Reprint the entries without altering anything.

— Provided records —
▼

File: config.mk
export PLATFORM = sky130hd
export DESIGN_NAME = adcg_top
export DESIGN_NICKNAME = d
export VERILOG_FILES = /design/src/verilog/adcg_pkg.sv /design/src/verilog/adcg_gain.sv /design/src/verilog/adcg_top.sv
export SDC_FILE = /design/constraint.sdc
export NUM_CORES = 1
export LEC_CHECK = 0
export BUFFER_PORTS_ARGS = -buffer_cell sky130_fd_sc_hd__buf_2
export CAP_MARGIN = 20
export CORE_ASPECT_RATIO = 1.4
export CORE_MARGIN = 8
export CORE_UTILIZATION = 41
export CTS_CLUSTER_DIAMETER = 200
export CTS_CLUSTER_SIZE = 30
export DETAILED_ROUTE_END_ITERATION = 10
export GPL_ROUTABILITY_DRIVEN = 0
export MAX_ROUTING_LAYER = met4
export PLACE_DENSITY = 0.66
export SYNTH_ARGS = -nofsm -noshare
export SYNTH_HDL_FRONTEND = slang
export SYNTH_HIERARCHICAL = 1
export SYNTH_SLANG_ARGS = --single-unit
File: constraint.sdc
create_clock -name clk -period 2.4 [get_ports clk]
set_input_delay 0.48 -clock clk [delete_from_list [all_inputs] [get_ports clk]]
set_output_delay 0.48 -clock clk [all_outputs]
set_load 0.02 [all_outputs]
File: src/verilog/adcg_pkg.sv
// shared constants and types for the converter control and gain block
package adcg_pkg;

   // ------------------------------------------------------------------
   // register byte addresses on the apb bus
   // ------------------------------------------------------------------
   localparam logic [7:0] OFS_ADC_CONTROL = 8'hE8;
   localparam logic [7:0] OFS_GAIN_HIGH   = 8'hF0;
   localparam logic [7:0] OFS_GAIN_LOW    = 8'hF4;
   localparam logic [7:0] OFS_GAIN_FINE   = 8'hF8;
   localparam logic [7:0] OFS_RESULT      = 8'hD8;
   localparam logic [7:0] OFS_IRQ_STATUS  = 8'hD0;
   localparam logic [7:0] OFS_IRQ_MASK    = 8'hD4;

   // ------------------------------------------------------------------
   // control register field positions, plus the fine add bit of the gain fine register
   // ------------------------------------------------------------------
   localparam int BIT_ENABLE  = 7;
   localparam int BIT_BURST   = 6;
   localparam int BIT_DONE    = 5;
   localparam int BIT_BUSY    = 4;
   localparam int BIT_WINDOW  = 3;
   localparam int BIT_LJUST   = 2;
   localparam int TRIG_MSB    = 1;
   localparam int TRIG_LSB    = 0;
   localparam int BIT_FINE    = 0;

   // interrupt status and mask layout
   localparam int IRQ_DONE    = 0;
   localparam int IRQ_WINDOW  = 1;

   // ------------------------------------------------------------------
   // values after reset
   // ------------------------------------------------------------------
   localparam logic [7:0] RST_ADC_CONTROL = 8'h00;
   localparam logic [7:0] RST_GAIN_HIGH   = 8'hFC;
   localparam logic [3:0] RST_GAIN_LOW    = 4'h0;
   localparam logic       RST_GAIN_FINE   = 1'b1;
   localparam logic [1:0] RST_IRQ         = 2'h0;
   localparam logic [12:0] RST_GAIN_EFF   = 13'h1000;

   // ------------------------------------------------------------------
   // start-of-conversion sources
   // ------------------------------------------------------------------
   localparam logic [1:0] TRIG_SOFTWARE = 2'h0;
   localparam logic [1:0] TRIG_TIMER1   = 2'h1;
   localparam logic [1:0] TRIG_EXTERNAL = 2'h2;
   localparam logic [1:0] TRIG_TIMER2   = 2'h3;

   // ------------------------------------------------------------------
   // timing and gain arithmetic
   // ------------------------------------------------------------------
   localparam int         CLK_PERIOD_NS = 10;
   localparam int         CONV_TIME_NS  = 160;
   localparam int         CONV_CYCLES_I = (CONV_TIME_NS + CLK_PERIOD_NS - 1) / CLK_PERIOD_NS;
   localparam logic [7:0] CONV_CYCLES   = 8'(CONV_CYCLES_I);
   localparam logic [12:0] GAIN_FINE_STEP = 13'h0040;

   typedef enum logic {st_idle, st_convert} adcg_state_e;

endpackage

▲

— Task solution —
File: config.mk
export PLATFORM = sky130hd
export DESIGN_NAME = adcg_top
export DESIGN_NICKNAME = d
export VERILOG_FILES = /design/src/verilog/adcg_pkg.sv /design/src/verilog/adcg_gain.sv /design/src/verilog/adcg_top.sv
export SDC_FILE = /design/constraint.sdc
export NUM_CORES = 1
export LEC_CHECK = 0
export BUFFER_PORTS_ARGS = -buffer_cell sky130_fd_sc_hd__buf_2
export CAP_MARGIN = 20
export CORE_ASPECT_RATIO = 1.4
export CORE_MARGIN = 8
export CORE_UTILIZATION = 41
export CTS_CLUSTER_DIAMETER = 200
export CTS_CLUSTER_SIZE = 30
export DETAILED_ROUTE_END_ITERATION = 10
export GPL_ROUTABILITY_DRIVEN = 0
export MAX_ROUTING_LAYER = met4
export PLACE_DENSITY = 0.66
export SYNTH_ARGS = -nofsm -noshare
export SYNTH_HDL_FRONTEND = slang
export SYNTH_HIERARCHICAL = 1
export SYNTH_SLANG_ARGS = --single-unit
File: constraint.sdc
create_clock -name clk -period 2.4 [get_ports clk]
set_input_delay 0.48 -clock clk [delete_from_list [all_inputs] [get_ports clk]]
set_output_delay 0.48 -clock clk [all_outputs]
set_load 0.02 [all_outputs]
File: src/verilog/adcg_pkg.sv
// shared constants and types for the converter control and gain block
package adcg_pkg;

   // ------------------------------------------------------------------
   // register byte addresses on the apb bus
   // ------------------------------------------------------------------
   localparam logic [7:0] OFS_ADC_CONTROL = 8'hE8;
   localparam logic [7:0] OFS_GAIN_HIGH   = 8'hF0;
   localparam logic [7:0] OFS_GAIN_LOW    = 8'hF4;
   localparam logic [7:0] OFS_GAIN_FINE   = 8'hF8;
   localparam logic [7:0] OFS_RESULT      = 8'hD8;
   localparam logic [7:0] OFS_IRQ_STATUS  = 8'hD0;
   localparam logic [7:0] OFS_IRQ_MASK    = 8'hD4;

   // ------------------------------------------------------------------
   // control register field positions, plus the fine add bit of the gain fine register
   // ------------------------------------------------------------------
   localparam int BIT_ENABLE  = 7;
   localparam int BIT_BURST   = 6;
   localparam int BIT_DONE    = 5;
   localparam int BIT_BUSY    = 4;
   localparam int BIT_WINDOW  = 3;
   localparam int BIT_LJUST   = 2;
   localparam int TRIG_MSB    = 1;
   localparam int TRIG_LSB    = 0;
   localparam int BIT_FINE    = 0;

   // interrupt status and mask layout
   localparam int IRQ_DONE    = 0;
   localparam int IRQ_WINDOW  = 1;

   // ------------------------------------------------------------------
   // values after reset
   // ------------------------------------------------------------------
   localparam logic [7:0] RST_ADC_CONTROL = 8'h00;
   localparam logic [7:0] RST_GAIN_HIGH   = 8'hFC;
   localparam logic [3:0] RST_GAIN_LOW    = 4'h0;
   localparam logic       RST_GAIN_FINE   = 1'b1;
   localparam logic [1:0] RST_IRQ         = 2'h0;
   localparam logic [12:0] RST_GAIN_EFF   = 13'h1000;

   // ------------------------------------------------------------------
   // start-of-conversion sources
   // ------------------------------------------------------------------
   localparam logic [1:0] TRIG_SOFTWARE = 2'h0;
   localparam logic [1:0] TRIG_TIMER1   = 2'h1;
   localparam logic [1:0] TRIG_EXTERNAL = 2'h2;
   localparam logic [1:0] TRIG_TIMER2   = 2'h3;

   // ------------------------------------------------------------------
   // timing and gain arithmetic
   // ------------------------------------------------------------------
   localparam int         CLK_PERIOD_NS = 10;
   localparam int         CONV_TIME_NS  = 160;
   localparam int         CONV_CYCLES_I = (CONV_TIME_NS + CLK_PERIOD_NS - 1) / CLK_PERIOD_NS;
   localparam logic [7:0] CONV_CYCLES   = 8'(CONV_CYCLES_I);
   localparam logic [12:0] GAIN_FINE_STEP = 13'h0040;

   typedef enum logic {st_idle, st_convert} adcg_state_e;

endpackage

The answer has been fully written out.